Making simulation smart and adaptive. None of the existing tools or models can account for the full range of potential business scenarios. When the unexpected happens — demand spikes, a port shuts down, a quality control issue arises with a key supplier — supply chain professionals are forced to scramble to devise a solution.


But, simulation is now being combined with decision digitization, which means simulations can be incorporated in more variations, with more context and at a faster clock speed. A cognitive layer can simultaneously evaluate scenarios against business goals and quickly come back with optimized solutions, essentially creating continuous inventory balancing.


Unleashing people potential. The time and cost of resources needed to utilize legacy tools has been high. Worse, it’s difficult to find and retain qualified professionals eager to take on labor-intensive manual work that it forces on them. And, if an expert who devised a certain mission-critical model leaves the company, that knowledge disappears as well. Others are left to figure out the data mechanics that drive the model.


Cognitive automation has introduced a very different dynamic for leading organizations. With thousands of daily decisions being evaluated by a cognitive layer, people suddenly have the time to do what humans do well- finding new and innovative ways to satisfy the customer. People can focus on the strategic management of extremely complex and ever-changing data and supply chain ecosystems, guiding machines to move it toward new outcomes.


Cognitive automation for inventory optimization

Cognitive automation changes the game. The technology brings together Internet-scale compute power, real-time data aggregation and artificial intelligence and machine learning (AI/ML) to optimize inventory at speed and scale not humanly possible. Here’s how it works:

Cognitive automation starts with thousands of daily Google-like data crawls across enterprise applications to create a single top-level layer of virtualized data. There, the data is indexed, cleansed, normalized and enriched. For the first time, the enterprise has the real-time end-to-end visibility for inventory optimization.


Then, sophisticated AI/ML algorithms analyze the data for anomalies, risks and opportunities. AI will offer recommendations on optimal actions that teams can follow to optimize inventory, or it can be authorized to take action autonomously. It’s able to learn over time and assess the quality of inventory decisions made, driving continuous improvement.

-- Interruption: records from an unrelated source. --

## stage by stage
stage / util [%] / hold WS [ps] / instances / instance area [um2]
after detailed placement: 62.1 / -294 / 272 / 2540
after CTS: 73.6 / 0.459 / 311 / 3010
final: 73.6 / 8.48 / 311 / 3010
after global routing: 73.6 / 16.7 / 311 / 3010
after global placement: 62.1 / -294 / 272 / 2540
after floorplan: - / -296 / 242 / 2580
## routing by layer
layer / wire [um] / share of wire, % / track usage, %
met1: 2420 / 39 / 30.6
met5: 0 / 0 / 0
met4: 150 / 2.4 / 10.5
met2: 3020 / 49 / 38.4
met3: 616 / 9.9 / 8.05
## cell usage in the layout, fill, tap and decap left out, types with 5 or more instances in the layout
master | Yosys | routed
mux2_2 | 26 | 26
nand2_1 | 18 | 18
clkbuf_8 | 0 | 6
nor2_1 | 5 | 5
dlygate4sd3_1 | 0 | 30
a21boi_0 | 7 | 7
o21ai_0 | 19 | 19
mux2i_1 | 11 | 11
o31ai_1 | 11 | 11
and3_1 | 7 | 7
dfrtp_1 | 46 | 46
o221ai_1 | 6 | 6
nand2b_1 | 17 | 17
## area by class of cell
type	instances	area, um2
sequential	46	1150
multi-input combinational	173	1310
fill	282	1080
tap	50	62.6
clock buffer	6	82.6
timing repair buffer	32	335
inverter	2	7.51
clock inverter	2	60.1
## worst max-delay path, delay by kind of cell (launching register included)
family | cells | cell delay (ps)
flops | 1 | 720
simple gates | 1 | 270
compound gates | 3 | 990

Cognitive automation also gives teams the flexibility to utilize more effective simulation and heuristic models to identify and address disruptions quickly and decisively. It helps organizations tackle questions such as:

●       How can we respond to a stock shortage or demand spike in a given region?

●        How can we reduce working capital in excess stock?

●        How can we address chronic overstocks at one warehouse?

●        What’s our optimal minimum and maximum safety buffers?

●        How do we best manage our expiring inventory?


Cognitive automation is in use today at leading global enterprises to solve unexpected challenges faster, forecast more accurately, generate millions of dollars in bottom-line payback and better manage inventory and other aspects of the end-to-end supply chain.